Filed under: advanced mathematics, applied mathematics, linear albegra, physics, quantum mechanics, science — collegemathteaching @ 11:29 pm

Up to now, I’ve used mathematical notation for state vectors, inner products and operators. However, physicists use something called “Dirac” notation (“bras” and “kets”) which we will now discuss.

Recall: our vectors are integrable functions $\psi: R^1 \rightarrow C^1$ where $\int^{-\infty}_{\infty} \overline{\psi} \psi dx$ converges.

Our inner product is: $\langle \phi, \psi \rangle = \int^{-\infty}_{\infty} \overline{\phi} \psi dx$

Here is the Dirac notation version of this:
A “ket” can be thought of as the vector $\langle , \psi \rangle$. Of course, there is an easy vector space isomorphism (Hilbert space isomorphism really) between the vector space of state vectors and kets given by $\Theta_k \psi = \langle,\psi \rangle$. The kets are denoted by $|\psi \rangle$.
Similarly there are the “bra” vectors which are “dual” to the “kets”; these are denoted by $\langle \phi |$ and the vector space isomorphism is given by $\Theta_b \psi = \langle,\overline{\psi} |$. I chose this isomorphism because in the bra vector space, $a \langle\alpha,| = \langle \overline{a} \alpha,|$. Then there is a vector space isomorphism between the bras and the kets given by $\langle \psi | \rightarrow |\overline{\psi} \rangle$.
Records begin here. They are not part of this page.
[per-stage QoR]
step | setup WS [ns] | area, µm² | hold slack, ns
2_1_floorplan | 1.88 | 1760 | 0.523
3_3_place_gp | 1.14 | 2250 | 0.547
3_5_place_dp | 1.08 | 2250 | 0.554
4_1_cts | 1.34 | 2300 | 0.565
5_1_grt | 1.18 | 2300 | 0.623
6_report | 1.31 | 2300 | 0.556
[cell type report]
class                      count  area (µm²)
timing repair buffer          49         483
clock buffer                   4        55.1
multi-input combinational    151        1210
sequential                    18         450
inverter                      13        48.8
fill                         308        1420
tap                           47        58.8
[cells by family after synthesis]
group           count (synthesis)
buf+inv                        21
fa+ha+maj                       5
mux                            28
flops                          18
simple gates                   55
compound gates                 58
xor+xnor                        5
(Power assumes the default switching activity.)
## src/rtl/param_shift_unit_if.sv

```systemverilog
// param_shift_unit_if: load/shift handshake bundle between a controller and param_shift_unit
// Parameters: WIDTH data width, SHAMT_W shift-amount width
// master (controller): drives load, in, start, mode, shamt, ser_in; reads out, ser_out, busy, done
// slave (shift unit): the reverse. zero exists only with SHIFTREG_ZERO_FLAG_EN defined
interface param_shift_unit_if #(parameter int WIDTH = 6, parameter int SHAMT_W = 3);
    logic               load;
    logic [WIDTH-1:0]   in;
    logic               start;
    logic [1:0]         mode;
    logic [SHAMT_W-1:0] shamt;
    logic               ser_in;
    logic [WIDTH-1:0]   out;
    logic               ser_out;
    logic               busy;
    logic               done;
`ifdef SHIFTREG_ZERO_FLAG_EN
    logic               zero;
    modport master(output load, in, start, mode, shamt, ser_in, input out, ser_out, busy, done, zero);
    modport slave(input load, in, start, mode, shamt, ser_in, output out, ser_out, busy, done, zero);
`else
    modport master(output load, in, start, mode, shamt, ser_in, input out, ser_out, busy, done);
    modport slave(input load, in, start, mode, shamt, ser_in, output out, ser_out, busy, done);
`endif
endinterface

```

## src/rtl/param_shift_unit.sv

```systemverilog
// param_shift_unit: loadable WIDTH-bit register with multi-cycle programmable shift (one bit per clock)
// Ports: clk, rst (sync, active-high), s (param_shift_unit_if.slave)
//   load/in parallel load (aborts any shift), start/mode/shamt begin a shift from IDLE,
//   ser_in fill bit, out register, ser_out last bit shifted out, busy while steps remain,
//   done one-cycle completion pulse
// Modes: 00 logical right, 01 arithmetic right, 10 logical left, 11 rotate right
// Optional: SHIFTREG_ZERO_FLAG_EN adds registered s.zero = (out == 0), reset value 1
module param_shift_unit #(
    parameter int WIDTH   = 6,
    parameter int SHAMT_W = 3
) (
    input logic            clk,
    input logic            rst,
    param_shift_unit_if.slave s
);
    typedef enum logic {IDLE, SHIFT} state_t;
    state_t             state;
    logic [SHAMT_W-1:0] cnt;
    logic [1:0]         mode_q;
    logic [WIDTH-1:0]   out_q;
    logic [WIDTH-1:0]   nxt;
    logic               ser_q;
    logic               so;
    logic               busy_q;
    logic               done_q;
    always_comb begin
        nxt = mode_q == 2'b00 ? {s.ser_in, out_q[WIDTH-1:1]} :
              mode_q == 2'b01 ? {out_q[WIDTH-1], out_q[WIDTH-1:1]} :
              mode_q == 2'b10 ? {out_q[WIDTH-2:0], s.ser_in} :
                                {out_q[0], out_q[WIDTH-1:1]};
        so  = mode_q == 2'b10 ? out_q[WIDTH-1] : out_q[0];
    end
    always_ff @(posedge clk) begin
        if (rst) begin
            state  <= IDLE;
            cnt    <= '0;
            mode_q <= 2'b00;
            out_q  <= '0;
            ser_q  <= 1'b0;
            busy_q <= 1'b0;
            done_q <= 1'b0;
        end else if (s.load) begin
            state  <= IDLE;
            cnt    <= '0;
            out_q  <= s.in;
            busy_q <= 1'b0;
            done_q <= 1'b0;
        end else if (state == IDLE) begin
            done_q <= s.start && s.shamt == '0;
            if (s.start) begin
                mode_q <= s.mode;
                if (s.shamt != '0) begin
                    cnt    <= s.shamt;
                    busy_q <= 1'b1;
                    state  <= SHIFT;
                end
            end
        end else begin
            out_q <= nxt;
            ser_q <= so;
            cnt   <= cnt - 1'b1;
            if (cnt == 1) begin
                busy_q <= 1'b0;
                done_q <= 1'b1;
                state  <= IDLE;
            end
        end
    end
`ifdef SHIFTREG_ZERO_FLAG_EN
    logic zero_q;
    always_ff @(posedge clk) begin
        if (rst)
            zero_q <= 1'b1;
        else if (s.load)
            zero_q <= s.in == '0;
        else if (state == SHIFT)
            zero_q <= nxt == '0;
    end
    assign s.zero = zero_q;
`endif
    assign s.out     = out_q;
    assign s.ser_out = ser_q;
    assign s.busy    = busy_q;
    assign s.done    = done_q;
endmodule
```

## src/flat_wrapper.sv

```systemverilog
// flat-port wrapper written by rule: the top's interface ports become plain ports
module param_shift_unit_flat 
#(
    parameter int WIDTH   = 6,
    parameter int SHAMT_W = 3
)
  (clk, rst, s_load, s_in, s_start, s_mode, s_shamt, s_ser_in, s_out, s_ser_out, s_busy, s_done);
  param_shift_unit_if #(.WIDTH(WIDTH), .SHAMT_W(SHAMT_W)) s_i ();
  input logic clk;
  input logic rst;
  input wire logic [$bits(s_i.load)-1:0] s_load;
  input wire logic [$bits(s_i.in)-1:0] s_in;
  input wire logic [$bits(s_i.start)-1:0] s_start;
  input wire logic [$bits(s_i.mode)-1:0] s_mode;
  input wire logic [$bits(s_i.shamt)-1:0] s_shamt;
  input wire logic [$bits(s_i.ser_in)-1:0] s_ser_in;
  output wire logic [$bits(s_i.out)-1:0] s_out;
  output wire logic [$bits(s_i.ser_out)-1:0] s_ser_out;
  output wire logic [$bits(s_i.busy)-1:0] s_busy;
  output wire logic [$bits(s_i.done)-1:0] s_done;
  assign s_i.load = s_load;
  assign s_i.in = s_in;
  assign s_i.start = s_start;
  assign s_i.mode = s_mode;
  assign s_i.shamt = s_shamt;
  assign s_i.ser_in = s_ser_in;
  assign s_out = s_i.out;
  assign s_ser_out = s_i.ser_out;
  assign s_busy = s_i.busy;
  assign s_done = s_i.done;
  param_shift_unit #(.WIDTH(WIDTH), .SHAMT_W(SHAMT_W)) u_core (.clk(clk), .rst(rst), .s(s_i));
endmodule
```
Now $\langle \psi | \phi \rangle$ is the inner product; that is $\langle \psi | \phi \rangle = \int^{\infty}_{-\infty} \overline{\psi}\phi dx$

By convention: if $A$ is a linear operator, $\langle \psi,|A = \langle A(\psi)|$ and $A |\psi \rangle = |A(\psi) \rangle$ Now if $A$ is a Hermitian operator (the ones that correspond to observables are), then there is no ambiguity in writing $\langle \psi | A | \phi \rangle$.

This leads to the following: let $A$ be an operator corresponding to an observable with eigenvectors $\alpha_i$ and eigenvalues $a_i$. Let $\psi$ be a state vector.
Then $\psi = \sum_i \langle \alpha_i|\psi \rangle \alpha_i$ and if $Y$ is a random variable corresponding to the observed value of $A$, then $P(Y = a_k) = |\langle \alpha_k | \psi \rangle |^2$ and the expectation $E(A) = \langle \psi | A | \psi \rangle$.